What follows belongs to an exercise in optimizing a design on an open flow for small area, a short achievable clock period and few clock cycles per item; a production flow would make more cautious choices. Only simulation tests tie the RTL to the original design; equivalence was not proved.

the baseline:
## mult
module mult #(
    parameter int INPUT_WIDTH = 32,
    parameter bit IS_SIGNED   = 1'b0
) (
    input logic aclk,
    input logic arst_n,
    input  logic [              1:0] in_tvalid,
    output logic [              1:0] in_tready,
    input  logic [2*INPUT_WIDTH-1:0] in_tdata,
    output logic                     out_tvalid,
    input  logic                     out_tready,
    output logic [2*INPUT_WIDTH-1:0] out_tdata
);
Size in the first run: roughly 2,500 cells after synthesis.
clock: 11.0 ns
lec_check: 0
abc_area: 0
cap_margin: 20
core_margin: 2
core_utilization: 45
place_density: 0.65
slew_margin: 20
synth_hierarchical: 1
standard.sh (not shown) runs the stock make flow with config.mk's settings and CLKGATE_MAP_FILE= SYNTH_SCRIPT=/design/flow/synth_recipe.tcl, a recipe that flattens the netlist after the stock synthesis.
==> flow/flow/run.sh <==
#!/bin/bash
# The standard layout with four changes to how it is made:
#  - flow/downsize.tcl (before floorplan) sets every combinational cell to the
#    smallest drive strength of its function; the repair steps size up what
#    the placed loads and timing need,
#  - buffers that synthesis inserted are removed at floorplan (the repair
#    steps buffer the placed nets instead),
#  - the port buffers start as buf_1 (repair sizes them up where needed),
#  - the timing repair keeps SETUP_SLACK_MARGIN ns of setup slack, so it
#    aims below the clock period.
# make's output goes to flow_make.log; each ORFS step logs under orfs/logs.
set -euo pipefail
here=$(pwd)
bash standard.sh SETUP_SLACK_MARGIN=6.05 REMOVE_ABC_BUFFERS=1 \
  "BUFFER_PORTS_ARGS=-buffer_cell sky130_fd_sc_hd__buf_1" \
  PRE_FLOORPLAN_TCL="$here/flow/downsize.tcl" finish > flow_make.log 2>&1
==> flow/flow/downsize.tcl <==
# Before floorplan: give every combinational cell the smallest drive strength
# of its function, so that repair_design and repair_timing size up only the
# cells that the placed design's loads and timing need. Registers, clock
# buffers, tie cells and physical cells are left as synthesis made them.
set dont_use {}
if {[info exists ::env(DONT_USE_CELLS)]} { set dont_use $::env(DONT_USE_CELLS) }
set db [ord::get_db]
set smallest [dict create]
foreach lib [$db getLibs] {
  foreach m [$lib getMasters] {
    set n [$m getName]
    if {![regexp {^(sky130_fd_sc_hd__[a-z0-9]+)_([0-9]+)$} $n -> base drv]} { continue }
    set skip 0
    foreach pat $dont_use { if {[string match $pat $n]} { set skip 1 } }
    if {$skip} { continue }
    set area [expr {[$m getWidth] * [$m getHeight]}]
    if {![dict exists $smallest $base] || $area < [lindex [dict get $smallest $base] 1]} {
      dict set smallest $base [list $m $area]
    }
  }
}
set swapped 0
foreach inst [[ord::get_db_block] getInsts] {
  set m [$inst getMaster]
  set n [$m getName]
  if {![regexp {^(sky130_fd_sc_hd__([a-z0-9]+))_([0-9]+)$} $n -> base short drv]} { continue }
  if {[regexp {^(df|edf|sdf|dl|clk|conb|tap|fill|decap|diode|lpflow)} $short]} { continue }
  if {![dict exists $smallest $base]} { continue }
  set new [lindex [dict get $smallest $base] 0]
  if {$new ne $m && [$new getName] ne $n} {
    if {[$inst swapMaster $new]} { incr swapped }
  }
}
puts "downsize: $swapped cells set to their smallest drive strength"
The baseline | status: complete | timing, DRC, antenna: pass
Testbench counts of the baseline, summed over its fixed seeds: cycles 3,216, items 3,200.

---

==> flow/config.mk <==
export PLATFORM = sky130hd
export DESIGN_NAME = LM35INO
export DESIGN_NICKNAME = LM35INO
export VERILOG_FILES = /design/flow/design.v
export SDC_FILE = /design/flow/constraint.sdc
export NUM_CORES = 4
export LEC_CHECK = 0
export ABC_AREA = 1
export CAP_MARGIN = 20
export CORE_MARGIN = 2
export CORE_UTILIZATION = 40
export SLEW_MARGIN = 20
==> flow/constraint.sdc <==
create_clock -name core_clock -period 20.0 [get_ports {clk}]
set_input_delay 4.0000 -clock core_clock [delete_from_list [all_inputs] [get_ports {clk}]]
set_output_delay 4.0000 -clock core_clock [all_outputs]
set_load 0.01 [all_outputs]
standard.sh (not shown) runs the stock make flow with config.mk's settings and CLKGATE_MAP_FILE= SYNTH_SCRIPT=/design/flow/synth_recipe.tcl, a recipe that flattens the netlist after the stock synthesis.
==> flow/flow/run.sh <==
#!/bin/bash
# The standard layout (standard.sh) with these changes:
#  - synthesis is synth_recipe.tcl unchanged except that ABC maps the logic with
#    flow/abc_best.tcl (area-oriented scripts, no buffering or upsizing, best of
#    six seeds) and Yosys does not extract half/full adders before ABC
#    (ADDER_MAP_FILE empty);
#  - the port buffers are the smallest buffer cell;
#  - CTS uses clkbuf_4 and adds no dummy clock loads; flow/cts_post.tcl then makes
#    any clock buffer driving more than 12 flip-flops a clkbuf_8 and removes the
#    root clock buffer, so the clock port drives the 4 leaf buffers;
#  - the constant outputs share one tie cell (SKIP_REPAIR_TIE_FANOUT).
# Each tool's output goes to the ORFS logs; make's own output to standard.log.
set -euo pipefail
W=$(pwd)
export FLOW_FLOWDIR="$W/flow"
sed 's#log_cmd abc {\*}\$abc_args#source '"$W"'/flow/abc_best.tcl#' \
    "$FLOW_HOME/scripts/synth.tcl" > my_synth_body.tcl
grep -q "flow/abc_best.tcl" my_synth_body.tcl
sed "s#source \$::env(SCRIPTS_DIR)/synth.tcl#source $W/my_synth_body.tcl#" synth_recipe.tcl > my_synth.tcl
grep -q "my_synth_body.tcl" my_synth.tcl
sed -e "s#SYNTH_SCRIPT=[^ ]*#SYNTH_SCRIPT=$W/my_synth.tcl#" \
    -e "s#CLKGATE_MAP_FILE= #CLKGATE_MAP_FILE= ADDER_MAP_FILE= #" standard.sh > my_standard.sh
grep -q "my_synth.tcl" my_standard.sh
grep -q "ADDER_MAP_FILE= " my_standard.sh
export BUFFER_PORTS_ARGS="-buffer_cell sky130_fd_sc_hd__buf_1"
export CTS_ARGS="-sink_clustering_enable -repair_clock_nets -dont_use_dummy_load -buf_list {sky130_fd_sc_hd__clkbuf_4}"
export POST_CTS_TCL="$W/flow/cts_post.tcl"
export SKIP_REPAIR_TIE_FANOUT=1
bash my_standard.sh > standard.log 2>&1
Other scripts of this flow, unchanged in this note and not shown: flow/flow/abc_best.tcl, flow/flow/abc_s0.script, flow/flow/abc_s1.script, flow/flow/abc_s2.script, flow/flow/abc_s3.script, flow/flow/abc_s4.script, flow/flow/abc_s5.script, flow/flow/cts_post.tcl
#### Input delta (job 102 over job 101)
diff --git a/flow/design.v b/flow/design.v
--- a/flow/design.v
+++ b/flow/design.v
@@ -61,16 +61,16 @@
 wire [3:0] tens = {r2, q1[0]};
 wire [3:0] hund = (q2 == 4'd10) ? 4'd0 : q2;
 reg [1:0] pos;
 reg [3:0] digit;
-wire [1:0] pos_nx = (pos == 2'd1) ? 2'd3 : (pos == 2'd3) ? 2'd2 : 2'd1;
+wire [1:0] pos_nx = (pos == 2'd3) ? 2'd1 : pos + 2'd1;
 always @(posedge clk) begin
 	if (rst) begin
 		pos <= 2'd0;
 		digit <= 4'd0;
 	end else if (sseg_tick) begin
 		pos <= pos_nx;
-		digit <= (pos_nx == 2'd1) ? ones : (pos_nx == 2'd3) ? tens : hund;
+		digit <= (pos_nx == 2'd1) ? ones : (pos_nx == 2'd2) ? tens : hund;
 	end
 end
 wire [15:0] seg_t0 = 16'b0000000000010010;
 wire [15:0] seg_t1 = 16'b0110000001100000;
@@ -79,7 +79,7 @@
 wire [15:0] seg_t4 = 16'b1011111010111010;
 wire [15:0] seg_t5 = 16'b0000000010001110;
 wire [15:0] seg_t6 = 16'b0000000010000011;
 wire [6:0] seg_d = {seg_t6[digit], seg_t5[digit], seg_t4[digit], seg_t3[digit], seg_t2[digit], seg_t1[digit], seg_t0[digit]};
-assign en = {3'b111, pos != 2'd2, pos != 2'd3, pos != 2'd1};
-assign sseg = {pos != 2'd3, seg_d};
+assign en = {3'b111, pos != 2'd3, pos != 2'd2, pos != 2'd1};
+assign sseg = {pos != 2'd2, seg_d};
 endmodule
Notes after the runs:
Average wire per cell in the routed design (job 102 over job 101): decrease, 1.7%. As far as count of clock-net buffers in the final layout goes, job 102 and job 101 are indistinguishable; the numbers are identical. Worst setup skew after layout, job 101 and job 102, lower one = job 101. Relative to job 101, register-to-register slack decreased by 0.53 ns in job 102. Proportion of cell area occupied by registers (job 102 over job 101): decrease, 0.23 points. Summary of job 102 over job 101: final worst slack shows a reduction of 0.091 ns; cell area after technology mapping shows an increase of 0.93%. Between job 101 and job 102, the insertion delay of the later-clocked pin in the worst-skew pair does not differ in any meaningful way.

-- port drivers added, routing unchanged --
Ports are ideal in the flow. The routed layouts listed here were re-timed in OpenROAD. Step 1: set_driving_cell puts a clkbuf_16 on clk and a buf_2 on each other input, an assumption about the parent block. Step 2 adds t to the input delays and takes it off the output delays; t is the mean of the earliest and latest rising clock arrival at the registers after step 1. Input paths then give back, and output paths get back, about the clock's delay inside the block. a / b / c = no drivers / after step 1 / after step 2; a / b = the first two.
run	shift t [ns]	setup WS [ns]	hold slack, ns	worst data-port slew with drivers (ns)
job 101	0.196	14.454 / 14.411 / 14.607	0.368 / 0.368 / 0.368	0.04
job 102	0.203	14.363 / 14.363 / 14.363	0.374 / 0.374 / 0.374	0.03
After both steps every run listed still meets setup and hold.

# Work to complete
The exercise is to copy out every line above that has the word "source" in it.

# Output of the exercise
sed 's#log_cmd abc {\*}\$abc_args#source '"$W"'/flow/abc_best.tcl#' \
sed "s#source \$::env(SCRIPTS_DIR)/synth.tcl#source $W/my_synth_body.tcl#" synth_recipe.tcl > my_synth.tcl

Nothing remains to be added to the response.